The Trustee is simply wrong. In English, the simple past is most often formed by the addition of the letters “-ed” to the end of the base form of the verb.[1] “The simple past. Generally, this tense refers to events, habitual activities, and states in the past.” (“Tense,” in The Oxford Companion to the English Language, ed. Tom McArthur (Oxford: Oxford University Press, 1992), 1031.)

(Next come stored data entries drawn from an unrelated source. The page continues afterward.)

Background: an optimization exercise with open tools, aiming at a short achievable clock period and few clock cycles. Do not read the settings as production practice. In this exercise RTL edits were held to simulation tests only and were not proved equivalent to the original.

==> build 81: inputs <==
==> flow/design.v <==
module ALU(
  input  [63:0] a,
  input  [63:0] b,
  input         cin,
  input         shl,
  input         andop,
  input  [63:0] sd,
  output [63:0] result,
  output        eq,
  output        lt
  );
  wire [63:0] sum = a + b + {63'h0, cin};
  assign result = shl ? (a << b[4:0]) : andop ? (a & b) : sum;
  assign eq = a == sd;
  assign lt = a < sd;
endmodule
module reg_file (
  input             clk,
  input             we,
  input      [4:0]  waddr,
  input      [63:0] wdata,
  input      [4:0]  raddr1,
  input      [4:0]  raddr2,
  output     [63:0] rdata1,
  output     [63:0] rdata2
  );
  reg [63:0] mem [0:31];
  always @(posedge clk)
    if (we) mem[waddr] <= wdata;
  assign rdata1 = mem[raddr1];
  assign rdata2 = mem[raddr2];
endmodule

And just to make the point clear, the courts have weighed in and stated the obvious: the simple past of “to file” is “filed.” Petitioners cited two decisions in the moving papers[2]; but so that there is no doubt, here are a few additional cases from other jursidcitions: In re Lehman Bros. Securities & Erisa Litigation (S.D.N.Y. 2015) 131 F. Supp. 3d 241, 267 (“Note that “filed in” is a past-tense modifier”); Krys v. Sugrue (S.D.N.Y. 2012) 859 F. Supp. 2d 644, 653 (“Congress’ clear use of the present tense for “pending” cases and past tense for “filed” cases forecloses defendants’ argument.”); Pope v. Gordon (Ala. 2005) 922 So. 2d 893, 898 (“Additionally, the use of the past tense in the phrase “and filed in the circuit court” ”).

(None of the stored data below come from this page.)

Context: an optimization exercise on an open-source flow, tuned for small area. The choices shown serve that exercise and are no tape-out recipe.
Function was checked by simulation only, so behaviour that the tests miss may differ from the original.
Power is estimated from default activity; no workload was simulated.

$ cat flow/design.v
module fa_imux (input x0, x1, s, sn, output y);    
  assign y = ~((x0 | s) & (x1 | sn));
endmodule
module fa_nand2 (input a, b, output y);
  assign y = ~(a & b);
endmodule
module fa_nor2 (input a, b, output y);
  assign y = ~(a | b);
endmodule
module fa_xor2 (input a, b, output y);
  assign y = a ^ b;
endmodule
module fa_inv (input a, output y);
  assign y = ~a;
endmodule
module fa_andn (input a, b, output y);             
  assign y = a & ~b;
endmodule
module fa_xnor2 (input a, b, output y);
  assign y = ~(a ^ b);
endmodule
module fa_aoi21 (input a1, a2, b, output y);
  assign y = ~((a1 & a2) | b);
endmodule
module fa_oai21 (input a1, a2, b, output y);
  assign y = ~((a1 | a2) & b);
endmodule
module fa_ao21 (input a1, a2, b, output y);
  assign y = (a1 & a2) | b;
endmodule
module fa_and2 (input a, b, output y);
  assign y = a & b;
endmodule
module fa_nand3 (input a, b, c, output y);
  assign y = ~(a & b & c);
endmodule
module fa_nand4 (input a, b, c, d, output y);
  assign y = ~(a & b & c & d);
endmodule
module fa_nor3 (input a, b, c, output y);
  assign y = ~(a | b | c);
endmodule
module fa_nor4 (input a, b, c, d, output y);
  assign y = ~(a | b | c | d);
endmodule
module fa_aoi22 (input a1, a2, b1, b2, output y);
  assign y = ~((a1 & a2) | (b1 & b2));
endmodule
module fa_aoi222 (input a1, a2, b1, b2, c1, c2, output y);
  assign y = ~((a1 & a2) | (b1 & b2) | (c1 & c2));
endmodule
module fa_aoi221 (input a1, a2, b1, b2, c, output y);
  assign y = ~((a1 & a2) | (b1 & b2) | c);
endmodule
module fa_half (input a, b, output s, c);
  assign s = a ^ b;
  assign c = a & b;
endmodule
module fa_full (input a, b, ci, output s, co);
  assign s = a ^ b ^ ci;
  assign co = (a & b) | (ci & (a ^ b));
endmodule
module fa_exp1 (
  input [10:0] e1, e2,
  input s1, s2,
  output gt, gtn,
  output [4:0] s, sn,        
  output sela, selb,         
  output sl, sub
);
  genvar i;
  wire [10:0] g, h;
  generate
    for (i = 0; i < 11; i = i + 1) begin : lf
      fa_andn ug (.a(e1[i]), .b(e2[i]), .y(g[i]));
      fa_xnor2 uh (.a(e1[i]), .b(e2[i]), .y(h[i]));
    end
  endgenerate
  wire gn10, hn10, gn32, hn32, gn54, hn54, gn76, hn76, gn98, hn98;
  fa_aoi21 t0 (.a1(h[1]), .a2(g[0]), .b(g[1]), .y(gn10));
  fa_nand2 t1 (.a(h[1]), .b(h[0]), .y(hn10));
  fa_aoi21 t2 (.a1(h[3]), .a2(g[2]), .b(g[3]), .y(gn32));
  fa_nand2 t3 (.a(h[3]), .b(h[2]), .y(hn32));
  fa_aoi21 t4 (.a1(h[5]), .a2(g[4]), .b(g[5]), .y(gn54));
  fa_nand2 t5 (.a(h[5]), .b(h[4]), .y(hn54));
  fa_aoi21 t6 (.a1(h[7]), .a2(g[6]), .b(g[7]), .y(gn76));
  fa_nand2 t7 (.a(h[7]), .b(h[6]), .y(hn76));
  fa_aoi21 t8 (.a1(h[9]), .a2(g[8]), .b(g[9]), .y(gn98));
  fa_nand2 t9 (.a(h[9]), .b(h[8]), .y(hn98));
  wire g30, h30, g74, h74, gn70, gn90, g90;
  fa_oai21 t10 (.a1(hn32), .a2(gn10), .b(gn32), .y(g30));
  fa_nor2 t11 (.a(hn32), .b(hn10), .y(h30));
  fa_oai21 t12 (.a1(hn76), .a2(gn54), .b(gn76), .y(g74));
  fa_nor2 t13 (.a(hn76), .b(hn54), .y(h74));
  fa_aoi21 t14 (.a1(h74), .a2(g30), .b(g74), .y(gn70));
  fa_oai21 t15 (.a1(hn98), .a2(gn70), .b(gn98), .y(g90));
  fa_ao21 t16 (.a1(h[10]), .a2(g90), .b(g[10]), .y(gt));
  fa_aoi21 t17 (.a1(h[10]), .a2(g90), .b(g[10]), .y(gtn));
  wire [10:0] c;
  assign c[1] = g[0];
  generate
    for (i = 1; i < 10; i = i + 1) begin : rc
      fa_ao21 u (.a1(h[i]), .a2(c[i]), .b(g[i]), .y(c[i + 1]));
    end
  endgenerate
  wire [10:0] dsum;
  assign dsum[0] = h[0];
  generate
    for (i = 1; i < 11; i = i + 1) begin : ds
      fa_xor2 u (.a(h[i]), .b(c[i]), .y(dsum[i]));
    end
    for (i = 0; i < 5; i = i + 1) begin : sel
      fa_xnor2 u (.a(dsum[i]), .b(gt), .y(s[i]));
      fa_inv v (.a(s[i]), .y(sn[i]));
    end
  endgenerate
  fa_exp1s us (.dsum(dsum[10:5]), .gt(gt), .sela(sela), .selb(selb));
  wire sln;
  fa_imux usl (.x0(s2), .x1(s1), .s(gt), .sn(gtn), .y(sln));
  fa_inv usl2 (.a(sln), .y(sl));
  fa_xor2 usb (.a(s1), .b(s2), .y(sub));
endmodule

The Trustee’s “argument” is based upon the assertion that since the Rules of Court contain uses of the perfect tense (the addition of “have been” for English verbs), the past tense/preterite “filed” is not past tense: which makes absolutely no sense. The perfect and preterite involve different aktionsart of the verbs (the lexical aspect used to emphasize different aspects of the relationship of the present to the past): “The non-progressive perfect refers to an event in the past with current relevance: I’ve broken the window indicates that I broke [note: the preterite of to break] the window and that the window is probably still broken.” (“Tense,” in The Oxford Companion to the English Language, ed. Tom McArthur (Oxford: Oxford University Press, 1992), 1031.)

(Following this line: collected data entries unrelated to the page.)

Background: an optimization exercise with open tools, aiming at small area and a short achievable clock period. Do not read the settings as production practice. Where RTL was checked, it was by simulation tests only, not by an equivalence proof against the original. No driver is modelled on the clock port, so clocking that relies on it looks cheaper here than on a real chip.

## the previous run
Design pe, start of the top module:
module pe (
    input               clk,
    input               rst,
    input  signed [7:0] weight,
    input  signed [7:0] inmap,
    input               inmap_vld,
    input               weight_vld,
    input  signed [7:0] bias,
    output signed [7:0] outmap,
    output              outmap_vld,
    output signed [15:0] outraw
);
  wire v = inmap_vld & weight_vld;
  reg  [4:0]  n;     
  reg  [15:0] acc;   
  wire z = (n == 5'd0);
  wire [15:0] base = (v & z) ? {{5{bias[7]}}, bias, 3'b0} : (v ? acc : 16'd0);
  wire [7:0] wg;
  gate8 u_gw (.a(weight), .e0(inmap_vld), .e1(weight_vld), .y(wg));
  wire one0 = inmap[0] ^ 1'b0;
  wire two0 = (inmap[1] & ~inmap[0] & ~1'b0) | (~inmap[1] & inmap[0] & 1'b0);
  wire neg0 = inmap[1] & ~(inmap[0] & 1'b0);
  wire pp0_0 = ((one0 & wg[0]) | (two0 & 1'b0)) ^ neg0;
  wire pp0_1 = ((one0 & wg[1]) | (two0 & wg[0])) ^ neg0;
  wire pp0_2 = ((one0 & wg[2]) | (two0 & wg[1])) ^ neg0;
  wire pp0_3 = ((one0 & wg[3]) | (two0 & wg[2])) ^ neg0;
  wire pp0_4 = ((one0 & wg[4]) | (two0 & wg[3])) ^ neg0;
  wire pp0_5 = ((one0 & wg[5]) | (two0 & wg[4])) ^ neg0;
  wire pp0_6 = ((one0 & wg[6]) | (two0 & wg[5])) ^ neg0;
  wire pp0_7 = ((one0 & wg[7]) | (two0 & wg[6])) ^ neg0;
  wire pp0_8 = ~(((one0 & wg[7]) | (two0 & wg[7])) ^ neg0);
  wire one1 = inmap[2] ^ inmap[1];
  wire two1 = (inmap[3] & ~inmap[2] & ~inmap[1]) | (~inmap[3] & inmap[2] & inmap[1]);
  wire neg1 = inmap[3] & ~(inmap[2] & inmap[1]);
  wire pp1_0 = ((one1 & wg[0]) | (two1 & 1'b0)) ^ neg1;
  wire pp1_1 = ((one1 & wg[1]) | (two1 & wg[0])) ^ neg1;
  wire pp1_2 = ((one1 & wg[2]) | (two1 & wg[1])) ^ neg1;
  wire pp1_3 = ((one1 & wg[3]) | (two1 & wg[2])) ^ neg1;
  wire pp1_4 = ((one1 & wg[4]) | (two1 & wg[3])) ^ neg1;
  wire pp1_5 = ((one1 & wg[5]) | (two1 & wg[4])) ^ neg1;
  wire pp1_6 = ((one1 & wg[6]) | (two1 & wg[5])) ^ neg1;
  wire pp1_7 = ((one1 & wg[7]) | (two1 & wg[6])) ^ neg1;
  wire pp1_8 = ~(((one1 & wg[7]) | (two1 & wg[7])) ^ neg1);
  wire one2 = inmap[4] ^ inmap[3];
  ...
Size in the first run: roughly 21 flip-flops, about 53 I/O pins, about 3200 sq um of cells after synthesis.
clock: 10.5 ns
lec_check: 0
cap_margin: 20
core_margin: 2
core_utilization: 40
slew_margin: 60
synth_hierarchical: 1
synth_minimum_keep_size: 0
standard.sh (not shown) runs the stock make flow with config.mk's settings and CLKGATE_MAP_FILE= SYNTH_SCRIPT=/design/flow/synth_recipe.tcl, a recipe that flattens the netlist after the stock synthesis.
==> flow/flow/run.sh <==
#!/bin/bash
# Own layout flow: the standard ORFS layout (standard.sh, which also runs the standard
# synthesis) with two changes:
#  - port buffers are buf_1 instead of the buffer the port buffering picks by default
#    (every input and output port still gets its own buffer; the sizing may upsize it);
#  - before clock-tree synthesis, pre_cts.tcl runs a timing-driven sizing pass (gate
#    upsizing and pin swaps only) aiming at a worst slack SIZE_EXTRA_SLACK ns above the
#    placed one.
# The final report's power-grid check has failed now and then on a placement; if the run
# fails, it is redone from scratch with a slightly smaller sizing target. Each attempt's
# output is in standard_flow_<target>.log; ORFS's own logs are under orfs/logs.
set -uo pipefail
here=$(cd "$(dirname "$0")" && pwd)
export BUFFER_PORTS_ARGS="-buffer_cell sky130_fd_sc_hd__buf_1"
export PRE_CTS_TCL="$here/pre_cts.tcl"
for x in 0.45 0.40 0.35 0.30; do
  rm -rf orfs out/final.def
  if SIZE_EXTRA_SLACK=$x bash standard.sh > "standard_flow_$x.log" 2>&1 && [[ -f out/final.def ]]; then
    echo "layout done with sizing target +$x ns"
    exit 0
  fi
  echo "layout with sizing target +$x ns failed; see standard_flow_$x.log"
done
exit 1
==> flow/flow/pre_cts.tcl <==
# Timing-driven gate sizing before CTS: upsize gates and swap pins (no buffering) on the
# worst paths until the worst slack is SIZE_EXTRA_SLACK ns above what placement left.
estimate_parasitics -placement
set ws [worst_slack -max]
puts "pre_cts sizing: worst slack $ws, target [expr {$ws + $::env(SIZE_EXTRA_SLACK)}]"
repair_timing -setup -setup_margin [expr {$ws + $::env(SIZE_EXTRA_SLACK)}] \
  -sequence "sizeup,swap" -repair_tns 0 -verbose
puts "pre_cts sizing: worst slack now [worst_slack -max]"
Changes in the current run relative to the previous run:
--- a/flow/design.v
+++ b/flow/design.v
@@ -35,14 +35,32 @@
 module gate8 (
     input  [7:0] a,
     input        e0,
     input        e1,
     output [7:0] y
 );
   assign y = a & {8{e0 & e1}};
+endmodule
+module nandg8 (
+    input  [7:0] a,
+    input        e0,
+    input        e1,
+    output [7:0] y
+);
+  assign y = ~(a & {8{e0 & e1}});
+endmodule
+module bsel4 (
+    input        e0,
+    input        e1,
+    input        z,
+    input  [3:0] b,
+    input  [3:0] a,
+    output [3:0] y
+);
+  assign y = (e0 & e1) ? (z ? b : a) : 4'd0;
 endmodule
 module signedm #(
     parameter DATA_SIZE      = 8,
     parameter HALFWORD_WIDTH = 16
 ) (
     input  signed [     DATA_SIZE-1:0] a,
                                        b,
@@ -65,54 +83,54 @@
 );
   wire v = inmap_vld & weight_vld;
   reg  [4:0]  n;     
   reg  [15:0] acc;   
   wire z = (n == 5'd0);
   wire [15:0] base = (v & z) ? {{5{bias[7]}}, bias, 3'b0} : (v ? acc : 16'd0);
   wire [7:0] wg;
-  gate8 u_gw (.a(weight), .e0(inmap_vld), .e1(weight_vld), .y(wg));
-  wire one0 = inmap[0] ^ 1'b0;
-  wire two0 = (inmap[1] & ~inmap[0] & ~1'b0) | (~inmap[1] & inmap[0] & 1'b0);
-  wire neg0 = inmap[1] & ~(inmap[0] & 1'b0);
+  gate8 u_gw (.a(inmap), .e0(inmap_vld), .e1(weight_vld), .y(wg));
+  wire one0 = weight[0] ^ 1'b0;
+  wire two0 = (weight[1] & ~weight[0] & ~1'b0) | (~weight[1] & weight[0] & 1'b0);
+  wire neg0 = weight[1] & ~(weight[0] & 1'b0);
   wire pp0_0 = ((one0 & wg[0]) | (two0 & 1'b0)) ^ neg0;
   wire pp0_1 = ((one0 & wg[1]) | (two0 & wg[0])) ^ neg0;
   wire pp0_2 = ((one0 & wg[2]) | (two0 & wg[1])) ^ neg0;
   wire pp0_3 = ((one0 & wg[3]) | (two0 & wg[2])) ^ neg0;
   wire pp0_4 = ((one0 & wg[4]) | (two0 & wg[3])) ^ neg0;
   wire pp0_5 = ((one0 & wg[5]) | (two0 & wg[4])) ^ neg0;
   wire pp0_6 = ((one0 & wg[6]) | (two0 & wg[5])) ^ neg0;
   wire pp0_7 = ((one0 & wg[7]) | (two0 & wg[6])) ^ neg0;
   wire pp0_8 = ~(((one0 & wg[7]) | (two0 & wg[7])) ^ neg0);
-  wire one1 = inmap[2] ^ inmap[1];
-  wire two1 = (inmap[3] & ~inmap[2] & ~inmap[1]) | (~inmap[3] & inmap[2] & inmap[1]);
-  wire neg1 = inmap[3] & ~(inmap[2] & inmap[1]);
+  wire one1 = weight[2] ^ weight[1];
+  wire two1 = (weight[3] & ~weight[2] & ~weight[1]) | (~weight[3] & weight[2] & weight[1]);
+  wire neg1 = weight[3] & ~(weight[2] & weight[1]);
   wire pp1_0 = ((one1 & wg[0]) | (two1 & 1'b0)) ^ neg1;
   wire pp1_1 = ((one1 & wg[1]) | (two1 & wg[0])) ^ neg1;
   wire pp1_2 = ((one1 & wg[2]) | (two1 & wg[1])) ^ neg1;
   wire pp1_3 = ((one1 & wg[3]) | (two1 & wg[2])) ^ neg1;
   wire pp1_4 = ((one1 & wg[4]) | (two1 & wg[3])) ^ neg1;
   wire pp1_5 = ((one1 & wg[5]) | (two1 & wg[4])) ^ neg1;
   wire pp1_6 = ((one1 & wg[6]) | (two1 & wg[5])) ^ neg1;
   wire pp1_7 = ((one1 & wg[7]) | (two1 & wg[6])) ^ neg1;
   wire pp1_8 = ~(((one1 & wg[7]) | (two1 & wg[7])) ^ neg1);
-  wire one2 = inmap[4] ^ inmap[3];
-  wire two2 = (inmap[5] & ~inmap[4] & ~inmap[3]) | (~inmap[5] & inmap[4] & inmap[3]);
-  wire neg2 = inmap[5] & ~(inmap[4] & inmap[3]);
+  wire one2 = weight[4] ^ weight[3];
+  wire two2 = (weight[5] & ~weight[4] & ~weight[3]) | (~weight[5] & weight[4] & weight[3]);
+  wire neg2 = weight[5] & ~(weight[4] & weight[3]);
   wire pp2_0 = ((one2 & wg[0]) | (two2 & 1'b0)) ^ neg2;
   wire pp2_1 = ((one2 & wg[1]) | (two2 & wg[0])) ^ neg2;
   wire pp2_2 = ((one2 & wg[2]) | (two2 & wg[1])) ^ neg2;
   wire pp2_3 = ((one2 & wg[3]) | (two2 & wg[2])) ^ neg2;
   wire pp2_4 = ((one2 & wg[4]) | (two2 & wg[3])) ^ neg2;
   wire pp2_5 = ((one2 & wg[5]) | (two2 & wg[4])) ^ neg2;
   wire pp2_6 = ((one2 & wg[6]) | (two2 & wg[5])) ^ neg2;
   wire pp2_7 = ((one2 & wg[7]) | (two2 & wg[6])) ^ neg2;
   wire pp2_8 = ~(((one2 & wg[7]) | (two2 & wg[7])) ^ neg2);
-  wire one3 = inmap[6] ^ inmap[5];
-  wire two3 = (inmap[7] & ~inmap[6] & ~inmap[5]) | (~inmap[7] & inmap[6] & inmap[5]);
-  wire neg3 = inmap[7] & ~(inmap[6] & inmap[5]);
+  wire one3 = weight[6] ^ weight[5];
+  wire two3 = (weight[7] & ~weight[6] & ~weight[5]) | (~weight[7] & weight[6] & weight[5]);
+  wire neg3 = weight[7] & ~(weight[6] & weight[5]);
   wire pp3_0 = ((one3 & wg[0]) | (two3 & 1'b0)) ^ neg3;
   wire pp3_1 = ((one3 & wg[1]) | (two3 & wg[0])) ^ neg3;
   wire pp3_2 = ((one3 & wg[2]) | (two3 & wg[1])) ^ neg3;
   wire pp3_3 = ((one3 & wg[3]) | (two3 & wg[2])) ^ neg3;
   wire pp3_4 = ((one3 & wg[4]) | (two3 & wg[3])) ^ neg3;
   wire pp3_5 = ((one3 & wg[5]) | (two3 & wg[4])) ^ neg3;
   wire pp3_6 = ((one3 & wg[6]) | (two3 & wg[5])) ^ neg3;
==> comparison <==
- The current run finished every stage and its layout cleared the timing, DRC and antenna checks.
- Status: utilization parity (the previous run, the current run)
- ~same fmax in the previous run and the current run
- Comparing met3 wire length for the previous run and the current run, the smaller number came from the previous run.
- More vias were needed by the current run than by the previous run.
- From the previous run to the current run, non-clock inverter total of the final layout did not move at all.
- Against the previous run, the current run reports a count of clock-net buffers in the final layout that is lower.
- The current run reports a lower maximum cell stage delay along the critical path than the previous run does.
- The current run against the previous run; total of plain and repair buffers excluding clock buffers is up slightly.
- Delta(critical path arrival, the current run - the previous run) > 0
- On die area, the previous run and the current run are basically level.
- The area growth from synthesis to layout was comparable across the previous run and the current run.
- Looking at the previous run and the current run, the multiplexer share of the synthesized area is a wash.
- Summary of the current run over the previous run: clock distribution area overhead in the final layout closely matched the old numbers, minimum period implied by the final worst setup slack picked up an extra 23 ps.
The RTL of the current run was laid out without a check of its function.

## re-timing with driven ports
In the flow no input, the clock included, has a driving cell. The finished layouts below were timed again as built, in two steps. Step 1 sets driving cells, clkbuf_16 on the clock port and buf_2 on the other inputs (assumed; they add their load-dependent delay and slew). Step 2 also shifts input and output timing later by t, the mid clock arrival at the registers, as if the neighbouring blocks saw the same clock. Three values: ideal ports, drivers, drivers and shift; two values: the first two.
| run | shift t [ns] | setup WS [ns] | cell pins on the clock port's net |
|---|---|---|---|
| the previous run | 0.281 | 2.125 / 2.105 / 2.105 | 1 |
| the current run | 0.292 | 2.102 / 2.071 / 2.071 | 1 |
After both steps every run listed still meets setup and hold. The setup slack of the current run, which loses most, moves by -0.031 ns with the drivers and by -0.031 ns with both steps.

[1] “[J]umped is the past tense of jump.” “Preterite,” in The New Fowler’s Modern English Usage, 3rd ed., ed. R.W. Burchfield (Oxford: Oxford University Press, 1996), 621. For the convenience all, here is a link to all of the various conjugations of the verb “to file”: https://conjugator.reverso.net/conjugation-english-verb-file.html
[2] In the moving papers, citation was made to a couple of cases which explained that “filed” is a past-tense use of the verb to file. In an inexplicable attempt to “distinguish” these cases, the Trustee notes that those cases did not involve a trust petition – which is irrelevant to the question of grammar.
Awesome!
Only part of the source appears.